But does that mean that there is not a nurtured outlook of white superiority in our society that makes some of us oblivious to our own bigotry?

In the end, it all comes down to perception, and whether one has a decidedly deterministic worldview. How one experiences race in America has an awful lot to do with how low or how high we set the bar that defines for us whether one is a race hater or not.

Attorney General Eric Holder remarked early in Obama’s term that America was “a nation of cowards” because we wouldn’t talk candidly about race. I think he is right we don’t talk candidly about race but he is wrong when he says the reason is cowardice. How can there be a discussion on race when there is no agreement on what actually constitutes racism? Oh, there are “speech codes” and “hate crime legislation” that deal with the most obvious, outward manifestations of racism that help define, in the broadest possible terms, racists.

In fact, I would argue that speech codes and hate crime definitions further muddy the waters with regard to defining racism. In my estimation, such remedies lower the bar on what defines a racist, mixing legitimate free speech issues with racial issues. If one defines racism according to racial sensitivity, simply stepping on someone’s toes verbally can be construed as “hate.” That defeats the purpose of the First Amendment, and I believe is the reason many conservatives reject the idea of speech codes altogether.

(Hate crime legislation is an entirely different matter and goes to “intent” - a tricky legal definition that I wish would be used judiciously but the potential for abuse, and inconsistent application is too great to justify its passage.)

So are all racially insensitive people racists? Does the use of stereotypes automatically make one a racist? If you reject the NAACP position on affirmative action, are you a racist?

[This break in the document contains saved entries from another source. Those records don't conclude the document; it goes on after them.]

--- src/rtl/rmq_pkg.sv ---
// shared types, codes and width helpers for the rotation matrix to quaternion block
// no dependencies
`default_nettype none

package rmq_pkg;

    localparam int FIELD_W           = 18;
    localparam int DEF_FRACTION_BITS = 16;
    localparam int LANES             = 3;

    typedef enum logic [1:0] {
        BR_TRACE = 2'd0,
        BR_X     = 2'd1,
        BR_Y     = 2'd2,
        BR_Z     = 2'd3
    } t_branch;

    // side information that rides along with every request
    typedef struct packed {
        t_branch          branch;
        logic             degen;
        logic [LANES-1:0] neg;
    } t_side;

    function automatic int max2(input int a, input int b);
        return (a > b) ? a : b;
    endfunction

    // unsigned width of the square-root argument
    function automatic int arg_w(input int f);
        return max2(FIELD_W + 1, f) + 1;
    endfunction

    // radicand width, rounded up to an even count
    function automatic int rad_w(input int f);
        return arg_w(f) + f + ((arg_w(f) + f) & 1);
    endfunction

    function automatic int sqrt_w(input int f);
        return rad_w(f) >> 1;
    endfunction

    // quotient bits: enough to see anything above one
    function automatic int quo_w(input int f);
        return f + 3;
    endfunction

    function automatic int rem_w(input int f);
        return max2(FIELD_W + f + 2, sqrt_w(f) + 1 + quo_w(f)) + 1;
    endfunction

endpackage

`default_nettype wire

--- src/rtl/rmq_back.sv ---
// last stage: saturation, lane to component mapping and the output register
// depends on rmq_pkg
`default_nettype none

module rmq_back import rmq_pkg::*; #(
    parameter int FRACTION_BITS = DEF_FRACTION_BITS,
    localparam int SW = sqrt_w(FRACTION_BITS),
    localparam int QW = quo_w(FRACTION_BITS)
) (
    input  logic                      i_clk,
    input  logic                      i_rst_n,
    input  logic                      i_en,
    input  logic                      i_valid,
    input  logic [LANES-1:0][QW-1:0]  i_quo,
    input  logic [SW-1:0]             i_s,
    input  t_side                     i_side,
    output logic                      o_valid,
    output logic signed [FIELD_W-1:0] o_qx,
    output logic signed [FIELD_W-1:0] o_qy,
    output logic signed [FIELD_W-1:0] o_qz,
    output logic signed [FIELD_W-1:0] o_qw,
    output logic [1:0]                o_branch,
    output logic                      o_degenerate
);

    localparam int    XW     = max2(QW, SW) + 1;
    localparam longint ONE_L = longint'(1) << FRACTION_BITS;
    localparam longint PMAX  = (longint'(1) << (FIELD_W - 1)) - 1;
    localparam longint NMAX  = longint'(1) << (FIELD_W - 1);
    localparam longint CAPP  = (ONE_L < PMAX) ? ONE_L : PMAX;
    localparam longint CAPN  = (ONE_L < NMAX) ? ONE_L : NMAX;

    logic [XW-1:0]              ext, cap, lim;
    logic signed [FIELD_W-1:0]  lv [LANES];
    logic signed [FIELD_W-1:0]  mv;
    logic signed [FIELD_W-1:0]  n_qx, n_qy, n_qz, n_qw;

    logic                       r_valid;
    logic signed [FIELD_W-1:0]  r_qx, r_qy, r_qz, r_qw;
    t_branch                    r_branch;
    logic                       r_degen;

    always_comb begin
        for (int l = 0; l < LANES; l++) begin
            ext   = XW'(i_quo[l]);
            cap   = i_side.neg[l] ? XW'(CAPN) : XW'(CAPP);
            lim   = (ext > cap) ? cap : ext;
            lv[l] = i_side.neg[l] ? -FIELD_W'(lim) : FIELD_W'(lim);
        end
        ext = XW'(i_s >> 1);
        cap = XW'(CAPP);
        lim = (ext > cap) ? cap : ext;
        mv  = FIELD_W'(lim);

        // lane 0 is w on the axis branches
        case (i_side.branch)
            BR_TRACE: begin
                n_qx = lv[0]; n_qy = lv[1]; n_qz = lv[2]; n_qw = mv;
            end
            BR_X: begin
                n_qw = lv[0]; n_qy = lv[1]; n_qz = lv[2]; n_qx = mv;
            end
            BR_Y: begin
                n_qw = lv[0]; n_qz = lv[1]; n_qx = lv[2]; n_qy = mv;
            end
            default: begin
                n_qw = lv[0]; n_qx = lv[1]; n_qy = lv[2]; n_qz = mv;
            end
        endcase
    end

    always_ff @(posedge i_clk) begin
        if (!i_rst_n) begin
            r_valid <= 1'b0;
        end else if (i_en) begin
            r_valid <= i_valid;
        end
    end

    always_ff @(posedge i_clk) begin
        if (i_en) begin
            r_qx     <= n_qx;
            r_qy     <= n_qy;
            r_qz     <= n_qz;
            r_qw     <= n_qw;
            r_branch <= i_side.branch;
            r_degen  <= i_side.degen;
        end
    end

    assign o_valid      = r_valid;
    assign o_qx         = r_qx;
    assign o_qy         = r_qy;
    assign o_qz         = r_qz;
    assign o_qw         = r_qw;
    assign o_branch     = r_branch;
    assign o_degenerate = r_degen;

endmodule

`default_nettype wire

--- config.mk ---
export PLATFORM = sky130hd
export DESIGN_NAME = rmq_back
export DESIGN_NICKNAME = d
export VERILOG_FILES = /design/src/rtl/rmq_pkg.sv /design/src/rtl/rmq_back.sv
export SDC_FILE = /design/constraint.sdc
export NUM_CORES = 1
export LEC_CHECK = 0
export ABC_AREA = 1
export BUFFER_PORTS_ARGS = -buffer_cell sky130_fd_sc_hd__clkbuf_2
export CORE_ASPECT_RATIO = 1.4
export CORE_UTILIZATION = 40
export CTS_CLUSTER_DIAMETER = 60
export DETAILED_ROUTE_END_ITERATION = 10
export HOLD_SLACK_MARGIN = 0.05
export PLACE_DENSITY = 0.72
export SETUP_SLACK_MARGIN = 0.2
export SYNTH_ARGS = -nofsm -noshare
export SYNTH_HDL_FRONTEND = slang
export SYNTH_SLANG_ARGS = --single-unit
export TNS_END_PERCENT = 100
--- constraint.sdc ---
create_clock -name i_clk -period 2.54 [get_ports i_clk]
set_input_delay 0 -clock i_clk [delete_from_list [all_inputs] [get_ports i_clk]]
set_output_delay 0 -clock i_clk [all_outputs]
set_load 0.005 [all_outputs]
After elaboration in Yosys (flattened, before gate mapping). Index checks and enable logic that the tools add are counted.

Register bits after elaboration: 76. Bits in latches: 0. Bits in writable memories: 0. Bits in read-only memories: 0. Output and inout bits: 76. Memories: 0.

Add/sub/neg operators: 3. Multipliers: 0. Divide/modulo/power cells: 0. Magnitude comparators: 4. Eq/ne operators: 2. Shift operators: 0. Muxes and demuxes: 11. Bitwise gates (word level): 0. Reductions and logical operators: 2.

Operators with widths (count): $mux W18 (7); $pmux W18 S2 (2); $gt A19 B17 Y1 const B (3); $neg A18 Y18 (3); $pmux W18 S3 (1); $gt A17 B17 Y1 const B (1); $mux W17 (1); $eq A2 B1 Y1 const B (1); $eq A2 B2 Y1 const B (1); $logic_not A2 Y1 (1); $reduce_or A2 Y1 (1).

Logic depth before layout (Yosys ltp). Gate-level depths: netlist of run 1.

Word-level depth: 5. Depth in mapped cells: 19. Gate-level depth less buffers: 18.

Least setup slack after synthesis of run 1. Ideal clock, no wire load.

Path kind: input port to flip-flop. Start point: input i_quo[36] in the netlist's numbering. End point: register r_qz[6] (netlist: o_qz[6]) (data pin). Arrival: 1.592 ns. Data required time: 2.269 ns. Path slack: 0.677 ns. Cell stages on the path: 16. Path buffers: 1. Cell sequence: nor2_1 -> inv_1 -> or2_1 -> nand2_1 -> buf_6 -> inv_2 -> nor2_1 -> inv_1 -> ha_1 -> inv_1 -> a21oi_1 -> nand2_1 -> nand2_1 -> xor2_1 -> nand2_1 -> o211ai_1.

Word-level cells in the longest chain between the ends: 5.

RTL lines: from (decl) (line rmq_back.sv:14) `input logic [LANES-1:0][QW-1:0] i_quo,`; $gt A19 B17 Y1 * (line rmq_back.sv:47) `lim = (ext > cap) ? cap : ext;`; $mux W18 * (line rmq_back.sv:47); $neg A18 Y18 (line rmq_back.sv:48) `lv[l] = i_side.neg[l] ? -FIELD_W'(lim) : FIELD_W'(lim);`; $mux W18 * (line rmq_back.sv:48); $pmux W18 S2 * (line rmq_back.sv:56) `case (i_side.branch)`; via n_qz[6] (line rmq_back.sv:36) `logic signed [FIELD_W-1:0] n_qx, n_qy, n_qz, n_qw;`; to (signal assigned) (line rmq_back.sv:84) `r_qz <= n_qz;`; to (decl) (line rmq_back.sv:39) `logic signed [FIELD_W-1:0] r_qx, r_qy, r_qz, r_qw;`.

The timed path passes the listed nets; every way through them passes the cells marked *. A chain may end at the register's enable or synchronous reset.

Final worst setup path of run 1.
Start point: input i_quo[24] in the netlist's numbering. End point: register r_qz[6] (netlist: o_qz[6]) (data pin).

Word-level cells in the longest chain between the ends: 5.

RTL lines (line): $gt A19 B17 Y1 (rmq_back.sv:47); $mux W18 * (rmq_back.sv:47); $neg A18 Y18 (rmq_back.sv:48); $mux W18 * (rmq_back.sv:48); $pmux W18 S2 * (rmq_back.sv:56); via n_qz[6] (rmq_back.sv:36).

Marks and branches as above.

==> impl_metrics.toml, run 1 <==
[die]
chipWidth_um = 102
dieArea_um2 = 14500
coreArea_um2 = 13500
initial_utilization = 0.416
row_count = 50
pin_count = 161
die_h_um = 142

[power_and_ir_drop]
clkPwrFrac = 0.351
power_frac_seq = 0.435
p_leak_nw = 3.12
p_sw_mw = 1.04
vdd_drop_max_mv = 0.327
switching_share = 0.288
finalPower_mw = 3.62
p_int_mw = 2.57
power_per_cell_area_nw_per_um2 = 521
p_comb_frac = 0.214

[worst_hold_path]
whs_path_depth = 3
min_from = "i_s[13]"
hold_end = "o_qx[12]$_DFFE_PP_"
hp-class = "in -> reg"

[finish]
nets = 1002
final_layout_size_suffix_gt1_frac = 0.242
final_cell_mix = "nand2_1 (275), clkbuf_2 (158), edfxtp_1 (75)"
area_growth_pct = 23.5
final_util = 0.513
n_antenna_cell = 0
layout_commonest_cell = "nand2_1"
fill_cells = 1353

[sta]
tns_ns = 0
grt_setup_unrepaired = "false"
fin_crit_sh = 0.778
setup_viol = 0
min_period_ns = 1.98
hold_violations = 0
max-slew-margin-rel = 0.511
fin_skew_ns = 0
tightest_slew_ns = 0.733
fmax_ghz = 0.506
maxSlewViolCount = 0

[synth]
syn_avg_cell_area_um2 = 7.42
netlist.area_leader.share = 0.401
netlist_instances = 757
synth-edff-count = 75
netlist_top_cells_area = "edfxtp_1 (40%), nand2_1 (18%), nand3_1 (6.1%)"
ys.flop_type = "edfxtp_1"
synth_fp_nets = 845
synthArstFlopShare = 0
synthesis.area_um2 = 5620
ys_ff_latch = 76
synth_largest_area_cell = "edfxtp_1"
ys_seq_area_frac = 0.405
ys_types = 48
yosys_warnings = 0

[setup_path]
worst-setup-path-type = "in -> reg"
arrival_ns = 2.15
ff2ff_path_depth = 3
path_cells = "clkbuf_2 -> or2_4 -> nor2_2 -> nand3_1 -> nand2_1 -> inv_2 -> nor2_1 -> inv_1 -> ha_1 -> inv_1 -> a21oi_1 -> nand2_1 -> nand2_1 -> xor2_1 -> nand2_1 -> o211ai_1"
r2r_start = "o_valid$_SDFFE_PN0P_"
crit_path_max_fanout = 7
path_common_cell = "nand2_1"
startpoint_type = "primary input"
max_stage_delay_ns = 0.29
worstPathRequired_ns = 2.72
r2r-end = "o_valid$_SDFFE_PN0P_"
r2r_setup_slack_ns = 1.33
endpoint_kind = "register"
crit_path_top_delay_cell = "xor2_1"

[cts]
cts-buffers-inserted = 9
cts_tree = "built"
cts_setup_buffers = 0
insertion_delay_ns = 0.33
cts.sinks = 76
ctsResizeCount = 0
cts-root-buf = "clkbuf_16"
clkTransAtPathRegs_ns = 0.06
cts.path.max_buffers = 2
htree_levels = 3

[global_route]
antenna_found_initial = 0
grt_max_degree = 78
track_usage = 0.238
grt_pass1_wl_mm = 26.0
overflow = 0
grt_pass1_vias = 5113

[route]
viasPerCell = 5.26
finalWirelength_mm = 17.3
drcViolationCount = 0
ant_nets = 0
drt_iter0_markers = 582
detail_route.first_pass.iterations = 5
routedWlPerCell_um = 15.7
num_vias = 5796

[flow_run]
drv_cap = 0

[place]
portBuffers = 159
routabilityCongestion = 0.922
dp_hpwl_mm = 13.5

[outcome]
status = "complete, no violations"
[state kept, by name, summed over array words and instances (netlist names)]
| signal | count |
|---|---|
| o_branch | 2 |
| o_degenerate | 1 |
| o_qx | 18 |
| o_qz | 18 |
| o_qy | 18 |
| o_valid | 1 |
| o_qw | 18 |
[what timing repair did]
action	4_1_cts	5_1_grt
hold buffers	7	0
setup endpoints to repair	0	0
hold endpoints to repair	6	0
[area by class of cell]
type	instances	area, um^2	share of cell area
Clock buffer	10	229	0.0330
Sequential cell	76	2270	0.328
Clock inverter	6	63.8	0.00920
Timing Repair Buffer	179	976	0.141
Tap cell	182	228	0.0328
Multi-Input combinational cell	582	2920	0.421
Inverter	66	248	0.0357
[worst max-delay path by stage]
stage          cells after the start           endpoint      start
3_3_place_gp                      16  o_qy[6]$_DFFE_PP_  i_quo[24]
3_5_place_dp                      16  o_qz[6]$_DFFE_PP_  i_quo[24]
4_1_cts                           16  o_qz[6]$_DFFE_PP_  i_quo[24]
2_1_floorplan                     16  o_qz[6]$_DFFE_PP_  i_quo[36]
6_report                          16  o_qz[6]$_DFFE_PP_  i_quo[24]
5_1_grt                           16  o_qz[6]$_DFFE_PP_  i_quo[24]
[worst max-delay path: cells and delay by family]
kind | cells | cell delay, ns
xor gates and xnor gates | 1 | 0.29
buffers and inverters | 4 | 0.39
AOI/OAI and AO/OA | 2 | 0.15
and+or+nand+nor | 8 | 1.09
adders and majority gates | 1 | 0.21
[synth_stat cells (2+ instances only)]
cell type	count
nand2_1	275
edfxtp_1	75
nand3_1	68
inv_1	62
nor2_1	55
o21ai_0	27
o211ai_1	21
clkbuf_1	18
nand4_1	18
xor2_1	13
o41ai_1	12
nand2_2	10
o21ai_1	10
xnor2_1	9
buf_2	8
o31ai_1	6
a21oi_1	5
a22oi_1	5
buf_6	5
nand3b_1	5
nor4_1	4
ha_1	3
inv_2	3
nand2_4	3
nand3_2	3
nor2_2	3
o2111ai_1	3
o21ai_2	3
buf_4	2
nand4_2	2
o221ai_1	2
or2_1	2
or2_4	2
[cell families (layout without fill, tap and decap cells)]
kind of cell,after synthesis,after routing,synth area share
XOR/XNOR,23,23,0.0372
adder cells (fa/ha/maj),3,3,0.00669
buffers and inverters,99,261,0.0760
AND/OR/NAND/NOR,456,456,0.355
AO/OA/AOI/OAI,99,99,0.119
multiplexers,1,1,0.00178
flip-flops,76,76,0.405
[metrics by stage]
step	hold WS, ns	worst slack [ns]	instances	cell area, um^2
global route	0.0720	0.413	1101	6940
finish	0.0617	0.565	1101	6940
floorplan	0.0935	0.677	757	5620
CTS	0.0520	0.593	1101	6940
global placement	0.178	0.348	1078	6570
detailed placement	0.180	0.263	1078	6570
[metal layers]
metal  GRT usage  wire (um)
met3      0.0201       1060
met1       0.306       7230
met4      0.0805        338
met2       0.414       8630
met5           0          0
[power by group through the flow]
stage / combinational, mW / clock [mW] / sequential, mW
6_report: 0.773 / 1.27 / 1.57
5_1_grt: 0.850 / 1.33 / 1.58
4_1_cts: 0.768 / 1.29 / 1.57
3_5_place_dp: 0.756 / 0 / 1.60
3_3_place_gp: 0.751 / 0 / 1.60
2_1_floorplan: 0.381 / 0 / 1.60
No activity file was read; power rests on OpenSTA's default activity.
==> run 2: changes to the inputs <==
==> constraint.sdc (replaced) <==
create_clock -name i_clk -period 2 [get_ports i_clk]
set_input_delay 0 -clock i_clk [delete_from_list [all_inputs] [get_ports i_clk]]
set_output_delay 0 -clock i_clk [all_outputs]
set_load 0.005 [all_outputs]
==> run 2 against run 1 <==
Routed wire length rose by 3.8%. Critical endpoint is now o_qw[2]$_DFFE_PP_. Sequential power rose by 27%. Sequential share of layout area fell by 1.8 points.
==> impl_metrics.toml, run 2 (synthesis results as in run 1) <==
[die]
dieArea_um2 = 14500
chipWidth_um = 102
initial_utilization = 0.416
pin_count = 161
die_h_um = 142
row_count = 50
coreArea_um2 = 13500

[global_route]
overflow = 0
grt_pass1_wl_mm = 27.3
track_usage = 0.246
antenna_found_initial = 0
grt_max_degree = 78
grt_pass1_vias = 5495

[finish]
area_growth_pct = 30.9
design_area_um2 = 7350
final_util = 0.544
layout_commonest_cell = "nand2_1"
nets = 1038
fin_cells = 1136
final_cell_mix = "nand2_1 (273), clkbuf_2 (158), edfxtp_1 (75)"
n_antenna_cell = 0
fill_cells = 1340
final_layout_size_suffix_gt1_frac = 0.284

[setup_path]
max_stage_delay_ns = 0.54
endpoint_kind = "register"
path_cells = "dlygate4sd3_1 -> clkbuf_2 -> nor4_1 -> nand4_1 -> nand2_1 -> inv_1 -> nor2_1 -> inv_1 -> o21ai_0"
crit_family = "buffers and inverters"
crit_path_max_fanout = 7
arrival_ns = 1.89
worstPathRequired_ns = 2.16
worst-setup-path-type = "in -> reg"
crit_path_top_delay_cell = "dlygate4sd3_1"
path_common_cell = "inv_1"
critPathBufInv = 4
startpoint_type = "primary input"

[sta]
tightest_slew_ns = 1.04
hold_violations = 0
setup_viol = 0
min_period_ns = 1.73
max-slew-margin-rel = 0.303
fin_skew_ns = 0
fmax_ghz = 0.578
fin_crit_sh = 0.865
tns_ns = 0
maxSlewViolCount = 0
grt_setup_unrepaired = "false"
fin_ws_ns = 0.269

[route]
routedWlPerCell_um = 15.8
drt_iter0_markers = 666
finalWirelength_mm = 17.9
num_vias = 6064
detail_route.first_pass.iterations = 5
viasPerCell = 5.34
drcViolationCount = 0
ant_nets = 0

[cts]
insertion_delay_ns = 0.34
cts-root-buf = "clkbuf_16"
cts.sinks = 76
cts_tree = "built"
clkTransAtPathRegs_ns = 0.06
cts.path.max_buffers = 2
cts-buffers-inserted = 9
htree_levels = 3

[flow_run]
drv_cap = 0

[place]
dp_slack_ns = -0.0640
dp_hpwl_mm = 13.8
routabilityCongestion = 0.944
dpl_cell_area_um2 = 6820
portBuffers = 159
dp.cells = 1107

[power_and_ir_drop]
power_per_cell_area_nw_per_um2 = 685
p_leak_nw = 3.33
vdd_drop_max_mv = 0.423

[outcome]
status = "complete, no violations"

[worst_hold_path]
hp-class = "in -> reg"
[run 2: power breakdown]
part | internal [mW] | leakage (nW) | switching [mW]
Combinational | 0.411 | 2.42 | 0.648
Clock | 1.34 | 0.176 | 0.638
Sequential | 1.94 | 0.730 | 0.0553
[run 2: worst paths after layout]
path                                           start  slack, ns  depth (start not counted)                    to
worst max-delay path                         i_s[13]       0.27                          9     o_qw[2]$_DFFE_PP_
worst min-delay path                          i_s[9]       0.08                          3     o_qx[8]$_DFFE_PP_
worst max register to register  o_valid$_SDFFE_PN0P_       0.75                          3  o_valid$_SDFFE_PN0P_
worst min register to register  o_valid$_SDFFE_PN0P_       1.15                          3  o_valid$_SDFFE_PN0P_
[run 2: cell type report]
type                       instances  area (um^2)  share of cell area
multi-input combinational        582         2970               0.405
sequential                        76         2270               0.309
timing repair buffer             214         1250               0.171
inverter                          66          254              0.0346
tap                              182          228              0.0310
clock buffer                       9          225              0.0306
clock inverter                     6          138              0.0187
timing repair inverter             1         5.00            0.000681
[run 2: routing by layer]
metal	vias to the layer above	wire, um	global-route usage
met5	-	0	0
met4	0	581	0.107
met3	35	1410	0.0300
met2	334	8940	0.415
met1	2741	6980	0.313
li1	2954	-	-
[run 2: metrics by stage]
step	hold slack (ns)	power (mW)
finish	0.0834	5.03
global route	0.116	5.24
CTS	0.0755	5.02
detailed placement	0.179	3.04
global placement	0.178	3.03
floorplan	0.0935	2.52
[run 2: tightest hold or removal path, delay by kind of cell]
family	cells	cell delay [ns]
and+or+nand+nor	2	0.17
buffers and inverters	1	0.13
[run 2: timing repair]
| action | in CTS | in global routing |
|---|---|---|
| gates resized for setup | 0 | 13 |
| hold endpoints to repair | 7 | 0 |
| hold buffers | 8 | 0 |
| setup endpoints to repair | 0 | 23 |
| setup buffers | 0 | 5 |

Most mindless partisans eschew the questions and simply go for the jugular. But for those interested in exploring these questions, we have an excellent exhibit in the form of an Op-Ed by paleoconservative Pat Buchanan that, on the surface, appears to be something of a “white man’s lament” at the loss of “traditional” America:

In their lifetimes, they have seen their Christian faith purged from schools their taxes paid for, and mocked in movies and on TV. They have seen their factories shuttered in the thousands and their jobs outsourced in the millions to Mexico and China. They have seen trillions of tax dollars go for Great Society programs, but have seen no Great Society, only rising crime, illegitimacy, drug use and dropout rates.

They watch on cable TV as illegal aliens walk into their country, are rewarded with free educations and health care and take jobs at lower pay than American families can live on – then carry Mexican flags in American cities and demand U.S. citizenship.

They see Wall Street banks bailed out as they sweat their next paycheck, then read that bank profits are soaring, and the big bonuses for the brilliant bankers are back. Neither they nor their kids ever benefited from affirmative action, unlike Barack and Michelle Obama.

They see a government in Washington that cannot balance its books, win our wars or protect our borders. The government shovels out trillions to Fortune 500 corporations and banks to rescue the country from a crisis created by the government and Fortune 500 corporations and banks.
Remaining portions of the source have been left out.